Visualization of Transformation Toughening for Newly Developed Ce-TZP/Alumina Nanocomposite

Objectives: The aim of this study was to perform a microscopic fracture mechanics assessment for newly developed Ce-TZP/Alumina nanocomposite and to provide information on transformation zone size and generated residual stress fields around a crack path according to in situ Raman spectroscopy, in comparison to a conventional 3 mol% Y-TZP.

Methods: The investigated Ce-TZP/Alumina nanocomposite achieved three times the toughness and equivalent or even higher strength of Y-TZP. This material was composed of 10 mol% Ce-TZP as a matrix phase and 30 vol% of alumina as a secondary phase. It partly possessed an intragranular microstructure, in which nanometer sized alumina particles were trapped within the sub-micron sized Ce-TZP grains. In order to conduct fracture mechanics assessments, cracks were produced from the corners of a Vickers indentation by pressing an indenter onto a polished surface of the specimen.
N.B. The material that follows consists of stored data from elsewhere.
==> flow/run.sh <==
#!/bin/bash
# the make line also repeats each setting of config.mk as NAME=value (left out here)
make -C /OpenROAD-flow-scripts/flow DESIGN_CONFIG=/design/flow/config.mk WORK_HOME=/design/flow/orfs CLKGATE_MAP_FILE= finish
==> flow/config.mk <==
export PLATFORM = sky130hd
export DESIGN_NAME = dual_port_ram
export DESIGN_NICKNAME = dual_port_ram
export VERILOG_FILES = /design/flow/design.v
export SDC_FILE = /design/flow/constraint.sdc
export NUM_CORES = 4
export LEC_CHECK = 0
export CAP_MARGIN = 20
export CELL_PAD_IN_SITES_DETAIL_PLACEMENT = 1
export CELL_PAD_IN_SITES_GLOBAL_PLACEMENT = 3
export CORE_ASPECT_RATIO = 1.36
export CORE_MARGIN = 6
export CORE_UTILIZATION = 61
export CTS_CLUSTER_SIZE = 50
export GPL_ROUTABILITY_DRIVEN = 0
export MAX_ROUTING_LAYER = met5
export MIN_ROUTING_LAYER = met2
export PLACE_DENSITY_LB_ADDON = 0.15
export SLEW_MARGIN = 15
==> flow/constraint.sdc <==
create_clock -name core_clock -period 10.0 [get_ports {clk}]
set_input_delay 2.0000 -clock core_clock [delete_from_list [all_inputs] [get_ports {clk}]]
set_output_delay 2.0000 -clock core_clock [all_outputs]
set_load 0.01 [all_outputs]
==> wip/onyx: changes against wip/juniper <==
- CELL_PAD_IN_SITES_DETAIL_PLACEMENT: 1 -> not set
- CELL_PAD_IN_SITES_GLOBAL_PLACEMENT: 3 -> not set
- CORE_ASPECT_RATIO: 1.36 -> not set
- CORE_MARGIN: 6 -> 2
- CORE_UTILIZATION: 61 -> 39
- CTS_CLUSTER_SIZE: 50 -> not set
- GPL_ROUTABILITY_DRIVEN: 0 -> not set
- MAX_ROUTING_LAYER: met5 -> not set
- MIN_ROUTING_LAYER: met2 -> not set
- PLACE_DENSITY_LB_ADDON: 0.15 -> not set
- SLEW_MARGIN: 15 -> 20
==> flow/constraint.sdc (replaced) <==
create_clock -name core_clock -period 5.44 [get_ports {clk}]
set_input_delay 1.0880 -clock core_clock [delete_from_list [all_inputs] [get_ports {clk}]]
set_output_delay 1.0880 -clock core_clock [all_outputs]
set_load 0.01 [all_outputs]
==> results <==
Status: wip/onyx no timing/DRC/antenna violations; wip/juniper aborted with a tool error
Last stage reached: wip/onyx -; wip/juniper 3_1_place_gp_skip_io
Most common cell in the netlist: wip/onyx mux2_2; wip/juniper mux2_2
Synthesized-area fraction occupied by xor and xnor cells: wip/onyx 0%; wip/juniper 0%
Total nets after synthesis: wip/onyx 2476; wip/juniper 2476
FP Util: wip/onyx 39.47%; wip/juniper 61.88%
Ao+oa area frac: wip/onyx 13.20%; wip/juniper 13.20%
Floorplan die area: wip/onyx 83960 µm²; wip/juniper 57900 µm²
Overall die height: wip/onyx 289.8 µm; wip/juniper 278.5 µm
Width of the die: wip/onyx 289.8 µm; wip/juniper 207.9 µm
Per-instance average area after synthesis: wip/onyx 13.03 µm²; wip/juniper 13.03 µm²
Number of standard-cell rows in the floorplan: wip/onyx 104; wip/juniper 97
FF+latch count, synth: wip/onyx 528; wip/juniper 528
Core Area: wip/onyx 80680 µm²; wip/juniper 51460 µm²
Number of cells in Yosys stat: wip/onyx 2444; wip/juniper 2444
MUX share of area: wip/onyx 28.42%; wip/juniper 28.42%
==> flow/design.v <==
module life16(
    input clk,
    input load,
    input [255:0] data,
    output reg [255:0] q);
reg [3:0] sum;    
always @(posedge clk) begin
    if (load) begin q <= data; end
    else begin
        for (integer count = 0 ; count < 256 ; count++) begin
        if (count == 0) begin
            sum = q[1] + q[15] + q[16] + q[17] + q[31] + q[240] + q[241] +  q[255]; 
        end else if (count == 15) begin
            sum = q[14] + q[16] + q[0] + q[31] + q[240] + q[254] + q[30]  + q[255];
        end else if (count == 240) begin
            sum = q[0] + q[1] + q[15] + q[239] + q[241] + q[224] + q[225] + q[255];
        end else if (count == 255) begin
            sum = q[0] + q[14] +  q[15] + q[224] + q[238] + q[240] + q[239] + q[254];
        end else if (count > 0 && count < 15) begin
            sum = q[count -1] + q[count +1] + q[count +16] + q[count +15] + q[count +17] + q[count + 240] + q[count +239] + q[count +241];
        end else if (count % 16 == 0) begin 
            sum = q[count -1] + q[count +1] + q[count +15] + q[count +16] + q[count +17] + q[count -15] + q[count -16] + q[count +31];
        end else if (count % 16 == 15)  begin
            sum = q[count -1] + q[count +1] + q[count +15] + q[count -15]  + q[count +16] + q[count -16] + q[count -17]  + q[count -31];
        end else if (count > 240 && count < 255) begin
            sum = q[count -1] + q[count +1] + q[count - 15] + q[count - 16] + q[count - 17] + q[count - 240] + q[count - 241] + q[count - 239];
        end else begin
            sum = q[count -1] + q[count +1] + q[count -15] + q[count -16]  + q[count -17] + q[count +15] + q[count +16] + q[count +17];
        end
        if ((sum == 0 || sum == 1) || (sum >= 4)) begin
         	q[count] <= 0;
    	end else if (sum == 3) begin
         	q[count] <= 1;
    	end
    end
    end
end
endmodule
==> inputs of job 3618 <==
==> flow/design.v <==
module controller #(
    parameter [19:0] IDLE_CYCLES = 20'd351832    
)(
    input logic clk, 
    input logic rst, 
    output logic load_sreg, 
    output logic transmit_pixel, 
    output logic [5:0] pixel, 
    output logic [4:0] frame,
    output logic idle
);
    localparam TRANSMIT_FRAME       = 1'b0;
    localparam IDLE                 = 1'b1;
    localparam [2:0] READ_CH_VALS   = 3'b001;
    localparam [2:0] LOAD_SREG      = 3'b010;
    localparam [2:0] TRANSMIT_PIXEL = 3'b100;
    localparam [8:0] TRANSMIT_CYCLES    = 9'd360;        
    logic state;
    logic next_state;
    logic [2:0] transmit_phase;
    logic [2:0] next_transmit_phase;
    logic [5:0] pixel_counter;
    logic [4:0] frame_counter;
    logic [8:0] transmit_counter;
    logic [19:0] idle_counter;
    logic transmit_pixel_done;
    logic idle_done;
    assign transmit_pixel_done = (transmit_counter == TRANSMIT_CYCLES - 1);
    assign idle_done = (idle_counter == IDLE_CYCLES - 1);
    always_ff @(negedge clk) begin
        if (rst) begin
            state <= TRANSMIT_FRAME;
            transmit_phase <= READ_CH_VALS;
        end
        else begin
            state <= next_state;
            transmit_phase <= next_transmit_phase;
        end
    end
    always_comb begin
        next_state = 1'bx;
        unique case (state)
            TRANSMIT_FRAME:
                if ((pixel_counter == 6'd0) && (transmit_pixel_done))
                    next_state = IDLE;
                else
                    next_state = TRANSMIT_FRAME;
            IDLE:
                if (idle_done)
                    next_state = TRANSMIT_FRAME;
                else
                    next_state = IDLE;
        endcase
    end
    always_comb begin
        next_transmit_phase = READ_CH_VALS;
        if (state == TRANSMIT_FRAME) begin
            case (transmit_phase)
                READ_CH_VALS:
                    next_transmit_phase = LOAD_SREG;
                LOAD_SREG:
                    next_transmit_phase = TRANSMIT_PIXEL;
                TRANSMIT_PIXEL:
                    next_transmit_phase = transmit_pixel_done ? READ_CH_VALS : TRANSMIT_PIXEL;
            endcase
        end
    end
    always_ff @(negedge clk) begin
        if (rst) begin
            pixel_counter <= 6'd63;
        end
        else if ((state == TRANSMIT_FRAME) && transmit_pixel_done) begin
            pixel_counter <= pixel_counter - 1;
        end
    end
    always_ff @(negedge clk) begin
        if (rst) begin
            frame_counter <= 5'd0;
        end
        else if (idle_done) begin
            frame_counter <= frame_counter + 1;
        end
    end
    always_ff @(negedge clk) begin
        if (rst) begin
            transmit_counter <= 9'd0;
        end
        else if (transmit_phase == TRANSMIT_PIXEL) begin
            transmit_counter <= transmit_counter + 1;
        end
        else begin
            transmit_counter <= 9'd0;
        end
    end
    always_ff @(negedge clk) begin
        if (rst) begin
            idle_counter <= 20'd0;
        end
        else if (state == IDLE) begin
            idle_counter <= idle_counter + 1;
        end
        else begin
            idle_counter <= 20'd0;
        end
    end
    assign pixel = pixel_counter;
    assign frame = frame_counter;
    assign load_sreg = (transmit_phase == LOAD_SREG);
    assign transmit_pixel = (transmit_phase == TRANSMIT_PIXEL);
    assign idle = (state == IDLE);
endmodule
module ws2812b(
    input logic clk, 
    input logic rst, 
    input logic serial_in, 
    input logic transmit, 
    output logic ws2812b_out, 
    output logic shift
);
    localparam IDLE = 1'b0;
    localparam TRANSMITTING = 1'b1;
    localparam T0_CYCLE_COUNT = 4'd5;
    localparam T1_CYCLE_COUNT = 4'd10;
    localparam MAX_CYCLE_COUNT = 4'd15;
    logic state;
    logic [3:0] cycle_count;
    logic bit_being_sent;
    always_ff @(posedge clk) begin
        if (rst) begin
            state <= IDLE;
            cycle_count <= 4'd0;
            bit_being_sent <= 1'b0;
        end
        else unique case (state)
            IDLE:
                if (transmit == 1'b1) begin
                    state <= TRANSMITTING;
                    cycle_count <= 4'd0;
                    bit_being_sent <= serial_in;
                end
            TRANSMITTING:
                if (transmit == 1'b0) begin
                    state <= IDLE;
                end
                else if (cycle_count == MAX_CYCLE_COUNT - 1) begin
                    cycle_count <= 4'd0;
                    bit_being_sent <= serial_in;
                end
                else begin
                    cycle_count <= cycle_count + 1;
                end
        endcase
    end
    always_comb begin
        if (state == TRANSMITTING)
            if (bit_being_sent == 1'b0)
                ws2812b_out = (cycle_count < T0_CYCLE_COUNT);
            else
                ws2812b_out = (cycle_count < T1_CYCLE_COUNT);
        else
            ws2812b_out = 1'b0;
    end
    assign shift = (state == TRANSMITTING) && (cycle_count == 4'd0);
endmodule
module game_of_life (
    input logic clk,
    input logic update,
    input logic [63:0] current_bits,
    output logic [63:0] next_bits
);
    localparam num_rows = 8;
    localparam num_cols = 8;
    int idx;
    int neighbors;
    logic alive;
    int neighbor_row;
    int neighbor_col;
    int nidx;
    always_ff @(posedge clk) begin
        if (update) begin
            for (int row = 0; row < num_rows; row++) begin
                for (int col = 0; col < num_cols; col++) begin
                    idx = row * num_cols + col;
                    neighbors = 0;
                    for (int delta_row = -1; delta_row <= 1; delta_row++) begin
                        for (int delta_col = -1; delta_col <= 1; delta_col++) begin
                            if (!(delta_row == 0 && delta_col == 0)) begin
                                neighbor_row = (row + delta_row + num_rows) % num_rows;
                                neighbor_col = (col + delta_col + num_cols) % num_cols;
                                nidx = neighbor_row * num_cols + neighbor_col;
                                if (current_bits[nidx])
                                    neighbors = neighbors + 1;
                            end
                        end
                    end
                    alive = current_bits[idx];
                    if (alive) begin
                        if ((neighbors == 2) || (neighbors == 3))
                            next_bits[idx] <= 1'b1;
                        else
                            next_bits[idx] <= 1'b0;
                    end
                    else begin
                        if (neighbors == 3)
                            next_bits[idx] <= 1'b1;
                        else
                            next_bits[idx] <= 1'b0;
                    end
                end
            end
        end
    end
endmodule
Raman spectra were collected with microscopic spatial resolution and analyzed by using a triple monochromator spectrometer (T-64000, ISA Jovin-Ivon/Horiba Group, Japan) equipped with a charge-coupled detector (high-resolution CCD camera). In Raman mapping, a suitable excitation frequency was a monochromatic blue line emitted by an Ar-ion laser at a wavelength of 488 nm.

Results: For Ce-TZP/Alumina nanocomposite, both significant amount of tetragonal-to-monoclinic (t-m) transformation and rather high compressive residual stresses were visualized behind and ahead of the crack path in relatively large areas of the order of tens of micron meters. On the other hand, in 3Y-TZP, rather small amounts of t-m transformation and less compressive residual stresses could be observed. In contrast, only in 3Y-TZP, a pronounced tensile residual stress was observed in the zone immediately ahead of the crack tip.

Conclusion: According to the present quantitative characterization based on in situ Raman microprobe spectroscopy, the actual microscopic mechanism behind the unique toughening and strengthening behaviors of Ce-TZP/Alumina nanocomposite was clarified.